*** Opening of Input material ***
File: src/rtl/multicycle_control_unit.sv
// -----------------------------------------------------------------------------
// multicycle_control_unit
//
// FSM controller for the multi-cycle 16-bit TSC CPU. Every instruction moves
// through IF/ID/EX/MEM/WB (skipping states it does not need). Fetches and data
// accesses wait on the memory's ready handshake. The unit also counts retired
// instructions and parks in HALT after HLT retires.
//
// Ports
//   clk, reset      rising-edge clock, synchronous active-high reset
//   instr           IR contents from the datapath (meaningful from ID onward)
//   mem_ready       memory finished the current read/write this cycle
//   br_taken        branch condition from the datapath (used in EX)
//   state           IF=0, ID=1, EX=2, MEM=3, WB=4, HALT=5
//   i_or_d          memory address select (0 = PC, 1 = ALU out)
//   mem_read/mem_write, ir_write, pc_write, pc_source
//   alu_src_a, alu_src_b, alu_op
//   rt_dest, reg_write, mem_to_reg, pc_to_reg, output_write
//   is_halted       sticky, set when HLT retires
//   illegal         one-cycle pulse in ID on an undefined instruction
//   num_inst        retired-instruction counter, wraps to zero
//
// All control outputs are combinational from the current state and instr,
// except the write handshakes in IF/MEM/EX which also look at mem_ready and
// br_taken.
// -----------------------------------------------------------------------------
module multicycle_control_unit #(
  parameter int WORD_SIZE      = 16,
  parameter int INST_CNT_WIDTH = 16
) (
  input  logic                      clk,
  input  logic                      reset,
  input  logic [WORD_SIZE-1:0]      instr,
  input  logic                      mem_ready,
  input  logic                      br_taken,
  output logic [2:0]                state,
  output logic                      i_or_d,
  output logic                      mem_read,
  output logic                      mem_write,
  output logic                      ir_write,
  output logic                      pc_write,
  output logic [1:0]                pc_source,
  output logic                      alu_src_a,
  output logic [1:0]                alu_src_b,
  output logic [2:0]                alu_op,
  output logic                      rt_dest,
  output logic                      reg_write,
  output logic                      mem_to_reg,
  output logic                      pc_to_reg,
  output logic                      output_write,
  output logic                      is_halted,
  output logic                      illegal,
  output logic [INST_CNT_WIDTH-1:0] num_inst
);

  typedef enum logic [2:0] {
    S_IF   = 3'd0,
    S_ID   = 3'd1,
    S_EX   = 3'd2,
    S_MEM  = 3'd3,
    S_WB   = 3'd4,
    S_HALT = 3'd5
  } state_t;

  // Opcodes
  localparam logic [3:0] OP_BNE = 4'd0;
  localparam logic [3:0] OP_BLZ = 4'd3;
  localparam logic [3:0] OP_ADI = 4'd4;
  localparam logic [3:0] OP_ORI = 4'd5;
  localparam logic [3:0] OP_LHI = 4'd6;
  localparam logic [3:0] OP_LWD = 4'd7;
  localparam logic [3:0] OP_SWD = 4'd8;
  localparam logic [3:0] OP_JMP = 4'd9;
  localparam logic [3:0] OP_JAL = 4'd10;
  localparam logic [3:0] OP_EXT = 4'd15;

  // Funcs under opcode 15 that are not plain ALU operations
  localparam logic [5:0] FN_JPR = 6'd25;
  localparam logic [5:0] FN_JRL = 6'd26;
  localparam logic [5:0] FN_WWD = 6'd28;
  localparam logic [5:0] FN_HLT = 6'd29;

  // ALU function codes
  localparam logic [2:0] ALU_ADD = 3'd0;
  localparam logic [2:0] ALU_SUB = 3'd1;
  localparam logic [2:0] ALU_ORR = 3'd3;
  localparam logic [2:0] ALU_SHL = 3'd6;

  localparam logic [INST_CNT_WIDTH-1:0] CNT_ONE = {{(INST_CNT_WIDTH-1){1'b0}}, 1'b1};

  state_t                    state_reg, state_next;
  logic [INST_CNT_WIDTH-1:0] num_inst_reg;
  logic                      is_halted_reg;
  logic                      retire;

  logic [3:0] opcode;
  logic [5:0] func;
  logic       unused_instr_bits;

  assign opcode            = instr[WORD_SIZE-1 -: 4];
  assign func              = instr[5:0];
  assign unused_instr_bits = ^instr[WORD_SIZE-5:6];

  // ---------------------------------------------------------------------------
  // Instruction classification
  // ---------------------------------------------------------------------------
  logic is_ext, is_rtype, is_itype, is_lwd, is_swd, is_branch;
  logic is_jmp, is_jal, is_jpr, is_jrl, is_wwd, is_hlt, is_legal;

  always_comb begin
    is_ext    = (opcode == OP_EXT);
    // ALU R-type ops occupy funcs 0..7
    is_rtype  = is_ext && (func[5:3] == 3'b000);
    is_itype  = (opcode == OP_ADI) || (opcode == OP_ORI) || (opcode == OP_LHI);
    is_lwd    = (opcode == OP_LWD);
    is_swd    = (opcode == OP_SWD);
    is_branch = (opcode >= OP_BNE) && (opcode <= OP_BLZ);
    is_jmp    = (opcode == OP_JMP);
    is_jal    = (opcode == OP_JAL);
    is_jpr    = is_ext && (func == FN_JPR);
    is_jrl    = is_ext && (func == FN_JRL);
    is_wwd    = is_ext && (func == FN_WWD);
    is_hlt    = is_ext && (func == FN_HLT);
    is_legal  = is_rtype || is_itype || is_lwd || is_swd || is_branch ||
                is_jmp || is_jal || is_jpr || is_jrl || is_wwd || is_hlt;
  end

  // ---------------------------------------------------------------------------
  // Next state and control outputs
  // ---------------------------------------------------------------------------
  always_comb begin
    state_next   = state_reg;
    retire       = 1'b0;
    i_or_d       = 1'b0;
    mem_read     = 1'b0;
    mem_write    = 1'b0;
    ir_write     = 1'b0;
    pc_write     = 1'b0;
    pc_source    = 2'd0;
    alu_src_a    = 1'b0;
    alu_src_b    = 2'd0;
    alu_op       = ALU_ADD;
    rt_dest      = 1'b0;
    reg_write    = 1'b0;
    mem_to_reg   = 1'b0;
    pc_to_reg    = 1'b0;
    output_write = 1'b0;
    illegal      = 1'b0;

    unique case (state_reg)
      S_IF: begin
        // Read request stays up while the memory stalls; IR and PC+1 are
        // captured only in the cycle the data is actually returned.
        mem_read = 1'b1;
        if (mem_ready) begin
          ir_write   = 1'b1;
          pc_write   = 1'b1;
          state_next = S_ID;
        end
      end

      S_ID: begin
        if (!is_legal) begin
          // Undefined instruction: flag it and retire as a NOP.
          illegal = 1'b1;
          retire  = 1'b1;
        end else if (is_jmp || is_jal) begin
          pc_write  = 1'b1;
          pc_source = 2'd2;
          reg_write = is_jal;
          pc_to_reg = is_jal;
          retire    = 1'b1;
        end else if (is_jpr || is_jrl) begin
          pc_write  = 1'b1;
          pc_source = 2'd3;
          reg_write = is_jrl;
          pc_to_reg = is_jrl;
          retire    = 1'b1;
        end else if (is_wwd) begin
          output_write = 1'b1;
          retire       = 1'b1;
        end else if (is_hlt) begin
          retire = 1'b1;
        end else begin
          state_next = S_EX;
        end
      end

      S_EX: begin
        if (is_rtype) begin
          alu_src_a  = 1'b1;
          alu_src_b  = 2'd0;
          alu_op     = func[2:0];
          state_next = S_WB;
        end else if (is_itype) begin
          alu_src_b  = 2'd2;
          alu_op     = (opcode == OP_ADI) ? ALU_ADD :
                       (opcode == OP_ORI) ? ALU_ORR : ALU_SHL;
          state_next = S_WB;
        end else if (is_lwd || is_swd) begin
          alu_src_b  = 2'd2;
          alu_op     = ALU_ADD;
          state_next = S_MEM;
        end else begin
          // Branches: condition comes from the datapath comparator.
          alu_op    = ALU_SUB;
          pc_write  = br_taken;
          pc_source = 2'd1;
          retire    = 1'b1;
        end
      end

      S_MEM: begin
        i_or_d    = 1'b1;
        mem_read  = is_lwd;
        mem_write = is_swd;
        if (mem_ready) begin
          if (is_lwd) state_next = S_WB;
          else        retire     = 1'b1;
        end
      end

      S_WB: begin
        reg_write  = 1'b1;
        rt_dest    = is_itype || is_lwd;
        mem_to_reg = is_lwd;
        retire     = 1'b1;
      end

      S_HALT: begin
        state_next = S_HALT;
      end

      default: begin
        state_next = S_IF;
      end
    endcase

    if (retire) begin
      state_next = (state_reg == S_ID && is_hlt) ? S_HALT : S_IF;
    end
  end

  // ---------------------------------------------------------------------------
  // State, counter and halt flag
  // ---------------------------------------------------------------------------
  always_ff @(posedge clk) begin
    if (reset) begin
      state_reg     <= S_IF;
      num_inst_reg  <= '0;
      is_halted_reg <= 1'b0;
    end else begin
      state_reg <= state_next;
      if (retire) begin
        num_inst_reg <= num_inst_reg + CNT_ONE;
      end
      if (state_reg == S_ID && is_hlt) begin
        is_halted_reg <= 1'b1;
      end
    end
  end

  assign state     = state_reg;
  assign num_inst  = num_inst_reg;
  assign is_halted = is_halted_reg;

endmodule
*** Close of Input material ***
### Exercise directions
Gather all lines from the records above in which "also" appears.

### Answer to the exercise
// accesses wait on the memory's ready handshake. The unit also counts retired
// except the write handshakes in IF/MEM/EX which also look at mem_ready and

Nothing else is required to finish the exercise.